A system is an interconnected set of elements that is coherently organized in a way that achieves something. If you look at that definition closely for a minute, you can see that system must consist of three kinds of things: elements, interconnections, and a function or purpose. –Donella H. Meadows
From a business perspective, one of the best examples was penned by Walt Disney back in 1957. It’s a masterpiece in visualizing the synergies among business units and the power of reinforcing feedback loops.
Systems help us understand how one part of system interacts with another, and the feedback loops that lead to network effects and economies of scale. Everything is interconnected. And understanding those connections – and points of leverage – can help deliver non-linear returns.
The best way to understand a system is to try and visualize it. Expose your system models to the light of day.
Excerpt from 📖 Thinking in Systems
You don't have to put forth your mental model with diagrams and equations, although doing so is good practice. You can do it with words or lists or pictures or arrows showing what you think is connected to what.
The more you do that, in any form, the clearer your thinking will become, the faster you will admit your uncertainties and correct your mistakes, and the more flexible you will learn to be.

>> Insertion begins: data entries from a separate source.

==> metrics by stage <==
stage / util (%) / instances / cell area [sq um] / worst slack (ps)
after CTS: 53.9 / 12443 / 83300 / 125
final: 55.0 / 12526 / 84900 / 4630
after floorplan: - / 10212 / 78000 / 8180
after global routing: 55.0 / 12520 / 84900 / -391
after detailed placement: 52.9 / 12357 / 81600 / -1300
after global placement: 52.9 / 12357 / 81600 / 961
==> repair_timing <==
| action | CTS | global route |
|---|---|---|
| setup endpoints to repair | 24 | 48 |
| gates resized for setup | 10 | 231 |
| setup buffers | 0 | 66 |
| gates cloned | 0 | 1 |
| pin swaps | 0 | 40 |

Mental flexibility – the willingness to redraw boundries, to notice that system has shifted into a new mode, to see how to redesign structure – is a necessity when you live in a world of flexible systems.
From a product management perspective, almost everything can be framed as part of a system. Your team is a system. Your product is a system. Your organization is a system. If you want to improve these systems, you’ll need to understand the points of leverage.
For example, think about your team – a group of individuals working together to achieve a common goal. One of the leverage points is information flows. Are you withholding context from your engineering team that could help them better understand what they’re supposed to be building? Fix that, and watch how a simple action can create massive gains.
Think about your product – a group of technical capabilities designed and exposed to a human to help them do something better. What is the goal of your product? Could you reposition your value proposition and target a new segment of users? Simply changing the goal of your product bring exponential impact without much need to actually touch the underlying technologies.
You'll make less mistakes if you can learn to recognize dysfunctional decision-making processes. And as humans, we got a lot of those – they're known as cognitive biases.
Product teams are particularly susceptible to these, like confirmation bias (over-indexing on information that supports our belief) and sunk-cost fallacy (continuing to invest in something because of all the work we've already done).
It won't always be possible to clear up all the ambiguity around a certain decision. You'll need to get comfortable making educated assumptions based on data, and learn how to test those assumptions in the lowest cost way that still gives you reasonable certainty over the results.